(Beginning of PROVIDED DATA)

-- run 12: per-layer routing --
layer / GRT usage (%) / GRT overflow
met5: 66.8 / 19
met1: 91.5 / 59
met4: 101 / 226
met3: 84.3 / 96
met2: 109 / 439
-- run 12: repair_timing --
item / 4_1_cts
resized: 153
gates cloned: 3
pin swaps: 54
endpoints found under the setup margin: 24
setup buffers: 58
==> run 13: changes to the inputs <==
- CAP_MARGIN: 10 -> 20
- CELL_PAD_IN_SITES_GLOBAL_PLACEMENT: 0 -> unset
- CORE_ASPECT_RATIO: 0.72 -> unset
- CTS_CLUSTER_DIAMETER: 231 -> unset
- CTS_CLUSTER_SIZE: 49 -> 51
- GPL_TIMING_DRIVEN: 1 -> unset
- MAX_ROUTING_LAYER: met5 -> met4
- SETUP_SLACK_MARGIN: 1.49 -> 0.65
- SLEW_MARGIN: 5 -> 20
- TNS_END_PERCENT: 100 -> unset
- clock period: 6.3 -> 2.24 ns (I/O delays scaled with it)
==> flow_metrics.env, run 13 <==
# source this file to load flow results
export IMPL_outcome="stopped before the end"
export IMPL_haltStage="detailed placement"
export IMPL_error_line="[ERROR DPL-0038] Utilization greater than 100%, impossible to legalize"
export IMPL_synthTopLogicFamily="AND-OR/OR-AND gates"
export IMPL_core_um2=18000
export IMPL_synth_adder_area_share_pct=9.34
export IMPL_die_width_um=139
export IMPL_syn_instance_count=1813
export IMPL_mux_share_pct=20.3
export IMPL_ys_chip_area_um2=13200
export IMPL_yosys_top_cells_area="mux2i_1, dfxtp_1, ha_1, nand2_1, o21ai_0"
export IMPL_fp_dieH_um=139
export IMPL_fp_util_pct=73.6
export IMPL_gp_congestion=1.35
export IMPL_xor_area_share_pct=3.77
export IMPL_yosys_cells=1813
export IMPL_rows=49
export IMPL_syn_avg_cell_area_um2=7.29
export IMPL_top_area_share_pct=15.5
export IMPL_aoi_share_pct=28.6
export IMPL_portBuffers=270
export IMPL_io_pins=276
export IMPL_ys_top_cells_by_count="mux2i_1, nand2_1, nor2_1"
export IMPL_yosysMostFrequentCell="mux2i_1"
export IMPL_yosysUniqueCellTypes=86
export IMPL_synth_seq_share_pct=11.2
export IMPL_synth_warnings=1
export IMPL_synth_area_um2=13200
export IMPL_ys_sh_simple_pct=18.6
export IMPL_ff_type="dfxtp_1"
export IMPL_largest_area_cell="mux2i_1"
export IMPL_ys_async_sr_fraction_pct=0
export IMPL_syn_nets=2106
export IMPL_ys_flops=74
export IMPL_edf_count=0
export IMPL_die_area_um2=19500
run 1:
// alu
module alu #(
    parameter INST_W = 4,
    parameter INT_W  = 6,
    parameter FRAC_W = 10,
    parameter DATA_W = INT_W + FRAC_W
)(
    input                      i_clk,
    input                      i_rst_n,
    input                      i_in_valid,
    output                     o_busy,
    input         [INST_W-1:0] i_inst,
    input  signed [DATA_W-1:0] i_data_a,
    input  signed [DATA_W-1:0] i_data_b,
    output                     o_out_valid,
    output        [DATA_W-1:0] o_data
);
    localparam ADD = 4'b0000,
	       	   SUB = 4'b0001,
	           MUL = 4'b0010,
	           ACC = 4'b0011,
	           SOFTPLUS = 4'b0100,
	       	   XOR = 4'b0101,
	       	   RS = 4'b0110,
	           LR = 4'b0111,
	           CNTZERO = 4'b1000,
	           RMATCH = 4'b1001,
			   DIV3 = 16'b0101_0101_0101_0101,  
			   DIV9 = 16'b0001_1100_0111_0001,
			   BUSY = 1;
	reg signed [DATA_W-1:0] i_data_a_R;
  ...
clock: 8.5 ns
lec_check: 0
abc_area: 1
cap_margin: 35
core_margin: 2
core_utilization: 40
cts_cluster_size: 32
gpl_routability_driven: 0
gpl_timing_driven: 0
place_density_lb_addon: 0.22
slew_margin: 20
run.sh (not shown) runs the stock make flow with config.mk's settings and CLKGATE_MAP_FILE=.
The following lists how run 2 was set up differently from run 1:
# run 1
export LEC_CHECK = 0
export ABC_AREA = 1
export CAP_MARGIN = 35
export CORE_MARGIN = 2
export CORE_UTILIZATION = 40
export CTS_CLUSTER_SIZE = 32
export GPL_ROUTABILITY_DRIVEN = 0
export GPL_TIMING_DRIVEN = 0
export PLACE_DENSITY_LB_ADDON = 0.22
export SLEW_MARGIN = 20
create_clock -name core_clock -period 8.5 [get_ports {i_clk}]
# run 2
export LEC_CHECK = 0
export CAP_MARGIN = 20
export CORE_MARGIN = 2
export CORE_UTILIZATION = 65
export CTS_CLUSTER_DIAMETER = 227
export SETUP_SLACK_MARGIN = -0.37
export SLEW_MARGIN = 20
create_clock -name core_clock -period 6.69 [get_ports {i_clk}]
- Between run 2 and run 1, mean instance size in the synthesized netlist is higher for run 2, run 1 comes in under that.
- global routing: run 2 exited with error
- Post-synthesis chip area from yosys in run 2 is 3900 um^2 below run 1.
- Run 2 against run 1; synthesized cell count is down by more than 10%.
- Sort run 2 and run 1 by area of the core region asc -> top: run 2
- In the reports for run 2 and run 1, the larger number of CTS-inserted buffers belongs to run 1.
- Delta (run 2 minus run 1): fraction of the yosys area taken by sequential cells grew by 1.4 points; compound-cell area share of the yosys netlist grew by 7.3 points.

(End of PROVIDED DATA)

» **TASK DETAILS**
I need each line of the entries that holds the string "gates" located and copied.

» **EXERCISE SOLUTION**
gates cloned: 3
export IMPL_synthTopLogicFamily="AND-OR/OR-AND gates"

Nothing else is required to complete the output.